Simplifying async flow control using generators
I’ve been trying to understand generators and their use cases. One of its utilities is in improving control flow of asynchronous operations.
I’m writing this post to understand a code snippet posted under this article - Callbacks vs Coroutines. The article goes into the advantages of using generators and coroutines over callbacks.
The code snippet I want to understand
var fs = require('fs');
// Coroutine
function thread(fn) {
var gen = fn();
function next(err, res) {
var ret = gen.next(res);
if (ret.done) return;
ret.value(next);
}
next();
}
function *generator(){
var a = yield read('hello.txt');
var b = yield read('world.txt');
console.log(a);
console.log(b);
}
function read(path) {
return function(done){
fs.readFile(path, 'utf8', done);
}
}
thread(generator);
I have created two files ‘hello.txt’ and ‘world.txt’ with the text, ‘hello’ and ‘world’ respectively.
Output
hello
world
The readFile is an asynchronous operation. The following lines of code
var a = yield read('hello.txt');
var b = yield read('world.txt');
are run such that they can be modelled as executing synchronously. The second read operation read('world.txt') does not start until the first completes. And it achieves this without building a callback hell.
The code has three functions
read - It takes as argument the path of the file to be read. It returns a function which takes the callback done for the readFile operation.
function read(path) {
return function(done){
fs.readFile(path, 'utf8', done);
}
}
*generator - This is the generator function with the asynchronous code in its yield statements
function *generator(){
var a = yield read('hello.txt');
var b = yield read('world.txt');
console.log(a);
console.log(b);
}
thread - This is the control function responsible for invoking the generator
function thread(fn) {
var gen = fn();
function next(err, res) {
var ret = gen.next(res);
if (ret.done) return;
ret.value(next);
}
next();
}
thread Function execution
function thread(fn) {
var gen = fn();
function next(err, res) { ...
}
next();
}
It creates an iterator by calling fn (which is a generator function). The iterator is stored in the variable gen.

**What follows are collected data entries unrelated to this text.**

[src/rtl/tms_scan_seq.sv]
// Scan sequencer for an 8x8 capacitive touch-key matrix.
// Assumes an external gating PLD, analog front end and 8-bit ADC port.
`timescale 1ns/1ps
module tms_scan_seq #(
    parameter logic [6:0] KEY_CAP = tms_pkg::CAP_64
) (
    input wire logic mclk,
    input wire logic rst,
    input wire logic run,
    input wire logic [2:0] spacing_sel,
    input wire tms_pkg::tms_cfg_t cfg,
    input wire logic calibrating,
    input wire logic [7:0] adc_data,
    output tms_pkg::tms_pins_t pins,
    output logic adc_start,
    output tms_pkg::tms_result_t result,
    output logic cfg_refused
);

    // ******************************
    // Checks and memories
    // ******************************
    if (KEY_CAP != tms_pkg::CAP_32 && KEY_CAP != tms_pkg::CAP_48 && KEY_CAP != tms_pkg::CAP_64) begin : g_bad_cap
        $error("tms_scan_seq: unsupported key capacity");
    end

    logic [6:0] burst_mem [tms_pkg::KEYS];
    logic [7:0] offset_mem [tms_pkg::KEYS];
    logic [1:0] cancel_mem [tms_pkg::KEYS];

    typedef struct packed {
        tms_pkg::tms_state_t st;
        logic [2:0] row;
        logic [2:0] col;
        logic [6:0] pulses;
        logic [7:0] timer;
        logic [6:0] enabled;
        logic skip;
        logic pend;
        tms_pkg::tms_pins_t pins;
        logic adc_start;
        tms_pkg::tms_result_t result;
        logic refused;
    } tms_seq_t;

    tms_seq_t s_q, s_d;
    logic tick;
    logic [5:0] cur_key;
    logic [6:0] cur_burst;
    logic cfg_ok;
    logic [6:0] new_count;

    // Key index is column-major: col * 8 + row
    function automatic logic [5:0] key_of(input logic [2:0] c, input logic [2:0] r);
        key_of = {c, r};
    endfunction

    function automatic logic [7:0] one_hot(input logic [2:0] i);
        one_hot = 8'h01 << i;
    endfunction

    tms_tick_div u_div (
        .mclk(mclk),
        .rst(rst),
        .spacing_sel(spacing_sel),
        .tick(tick)
    );

    assign cur_key = key_of(s_q.col, s_q.row);
    assign cur_burst = burst_mem[cur_key];

    // ******************************
    // Configuration writes
    // ******************************
    always_comb begin
        new_count = s_q.enabled;
        if (burst_mem[cfg.key] != 7'h0)
            new_count = new_count - 7'h1;
        if (cfg.burst != 7'h0)
            new_count = new_count + 7'h1;
        cfg_ok = (new_count <= KEY_CAP) && (cfg.burst <= tms_pkg::BURST_MAX);
    end

    // Higher keys start disabled on reduced variants; offsets and cancel steps reset to zero
    always_ff @(posedge mclk) begin
        if (rst) begin
            for (int k = 0; k < tms_pkg::KEYS; k++) begin
                burst_mem[k] <= (7'(k) < KEY_CAP) ? 7'h01 : 7'h00;
                offset_mem[k] <= 8'h00;
                cancel_mem[k] <= 2'h0;
            end
        end else if (cfg.wr && cfg_ok) begin
            burst_mem[cfg.key] <= cfg.burst;
            cancel_mem[cfg.key] <= cfg.cancel;
            if (cfg.recal && calibrating)
                offset_mem[cfg.key] <= cfg.offset;
        end
    end

    // ******************************
    // Scan state machine
    // ******************************
    always_comb begin
        s_d = s_q;
        s_d.adc_start = 1'b0;
        s_d.result.valid = 1'b0;
        s_d.refused = cfg.wr && !cfg_ok;
        s_d.pend = s_q.pend | tick;
        if (cfg.wr && cfg_ok)
            s_d.enabled = new_count;
        if (s_q.timer != 8'h0)
            s_d.timer = s_q.timer - 8'h1;
        case (s_q.st)
            tms_pkg::ST_IDLE: begin
                s_d.pins.integ_reset = 1'b1;
                s_d.pins.cancel_drive = tms_pkg::CANCEL_IDLE;
                if (run && s_q.pend) begin
                    s_d.pend = tick;
                    s_d.pins.mux_select = s_q.col;
                    s_d.skip = (cur_burst == 7'h0);
                    s_d.pins.column_gate_lines = (cur_burst == 7'h0) ? 8'h00 : one_hot(s_q.col);
                    s_d.pulses = cur_burst;
                    s_d.timer = 8'(tms_pkg::RESET_CYC);
                    s_d.st = tms_pkg::ST_RESET;
                end
            end
            tms_pkg::ST_RESET: begin
                if (s_q.timer == 8'h0) begin
                    s_d.pins.integ_reset = 1'b0;
                    s_d.st = s_q.skip ? tms_pkg::ST_WAIT : tms_pkg::ST_GATE;
                end
            end
            tms_pkg::ST_GATE: begin
                s_d.pins.gate_trigger_out = 1'b1;
                s_d.st = tms_pkg::ST_RISE;
            end
            tms_pkg::ST_RISE: begin
                s_d.pins.row_drive = one_hot(s_q.row);
                s_d.pins.gate_trigger_out = 1'b0;
                s_d.timer = 8'(tms_pkg::PULSE_SPACING_CYC / 2);
                s_d.st = tms_pkg::ST_FALL;
            end
            tms_pkg::ST_FALL: begin
                if (s_q.timer == 8'h0) begin
                    s_d.pins.row_drive = 8'h00;
                    s_d.pulses = s_q.pulses - 7'h1;
                    if (s_q.pulses == (cur_burst >> 1))
                        s_d.pins.cancel_drive = ~cancel_mem[cur_key];
                    s_d.timer = 8'(tms_pkg::PULSE_SPACING_CYC / 2);
                    s_d.st = (s_q.pulses == 7'h1) ? tms_pkg::ST_OFFSET : tms_pkg::ST_WAIT;
                end
            end
            tms_pkg::ST_OFFSET: begin
                s_d.pins.row_drive = offset_mem[cur_key];
                s_d.timer = 8'(tms_pkg::SETTLE_CYC);
                s_d.st = tms_pkg::ST_SAMPLE;
            end
            tms_pkg::ST_SAMPLE: begin
                if (s_q.timer == 8'h0) begin
                    s_d.adc_start = 1'b1;
                    s_d.result.valid = 1'b1;
                    s_d.result.key = cur_key;
                    s_d.result.value = adc_data;
                    s_d.pins.row_drive = 8'h00;
                    s_d.st = tms_pkg::ST_WAIT;
                    s_d.skip = 1'b1;
                end
            end
            tms_pkg::ST_WAIT: begin
                // Burst done (or skipped): advance key; pulses re-enter gate
                if (s_q.timer == 8'h0) begin
                    if (!s_q.skip && s_q.pulses != 7'h0) begin
                        s_d.st = tms_pkg::ST_GATE;
                    end else begin
                        s_d.pins.column_gate_lines = 8'h00;
                        s_d.pins.integ_reset = 1'b1;
                        s_d.pins.cancel_drive = tms_pkg::CANCEL_IDLE;
                        s_d.row = s_q.row + 3'h1;
                        if (s_q.row == 3'h7)
                            s_d.col = s_q.col + 3'h1;
                        s_d.st = tms_pkg::ST_IDLE;
                    end
                end
            end
            default: s_d.st = tms_pkg::ST_IDLE;
        endcase
        if (!run) begin
            s_d.row = 3'h0;
            s_d.col = 3'h0;
        end
    end

    always_ff @(posedge mclk or posedge rst) begin
        if (rst) begin
            s_q <= '0;
            s_q.pins.cancel_drive <= tms_pkg::CANCEL_IDLE;
            s_q.pins.integ_reset <= 1'b1;
            s_q.enabled <= KEY_CAP;
        end else begin
            s_q <= s_d;
        end
    end

    assign pins = s_q.pins;
    assign adc_start = s_q.adc_start;
    assign result = s_q.result;
    assign cfg_refused = s_q.refused;
endmodule

[src/rtl/tms_tick_div.sv]
// Burst spacing divider: one-cycle start pulse every programmed interval.
// Assumes a single clock; spacing selection comes from same-clock logic.
`timescale 1ns/1ps
module tms_tick_div #(
    parameter int SPACING_MAX = tms_pkg::SPACING_MAX_CYC
) (
    input wire logic mclk,
    input wire logic rst,
    input wire logic [2:0] spacing_sel,
    output logic tick
);
    typedef struct packed {
        logic [16:0] cnt;
        logic tick;
    } tms_div_t;

    tms_div_t s_q, s_d;
    logic [16:0] limit;

    // Counter is 17 bits wide, so longer spacings cannot be served
    if (SPACING_MAX > 131071 || SPACING_MAX < tms_pkg::SPACING_MIN_CYC) begin : g_bad_spacing
        $error("tms_tick_div: spacing out of range");
    end

    // Sel 0..7 gives 250 us steps up to 2 ms
    always_comb begin
        limit = 17'((32'(spacing_sel) + 32'h1) * 32'(tms_pkg::SPACING_STEP_CYC) - 32'h1);
        s_d = s_q;
        s_d.tick = 1'b0;
        if (s_q.cnt >= limit) begin
            s_d.cnt = 17'h0;
            s_d.tick = 1'b1;
        end else begin
            s_d.cnt = s_q.cnt + 17'h1;
        end
    end

    always_ff @(posedge mclk or posedge rst) begin
        if (rst) begin
            s_q <= '0;
        end else begin
            s_q <= s_d;
        end
    end

    assign tick = s_q.tick;
endmodule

It then invokes the next function without any arguments.
next Function execution
function next(err, res) {
var ret = gen.next(res);
if (ret.done) return;
ret.value(next);
}
var ret = gen.next(res)
=> ret = { value: readFile('hello.txt'), done: false }
=> ret = { value: function(done){ fs.readFile(path, 'utf8', done); }, done: false }
Since ret.done is false, if (ret.done) return; has no affect.
ret.value(next) results in calling the readFile function with next as the callback. Thus when the file is read, next is invoked with the file data as the argument res
next Function execution (as a callback)
When gen.next(res) is invoked, it is invoked with the data from the file hello.txt which was provided as res. This results in var a = 'hello' while the value of ret updates to
var ret = gen.next("hello")
=> ret = { value: readFile('world.txt'), done: false }
=> ret = { value: function(done){ fs.readFile(path, 'utf8', done); }, done: false }
Since ret.done is false, if (ret.done) return; has no affect.
ret.value(next) results in calling the readFile function with next as the callback. Thus when the ‘world.txt’ is read, next is invoked with ‘world’ as the value for the argument res
next Function execution (as a callback)
When gen.next(res) is invoked again, it is invoked with the data from the file world.txt which was provided as res. This results in var b = 'world' and
var ret = gen.next("world")
=> ret = { value: undefined, done: true }
As there are no further yield or return statements inside the generator function.
Since ret.done is true the execution breaks out of the thread function due to if (ret.done) return;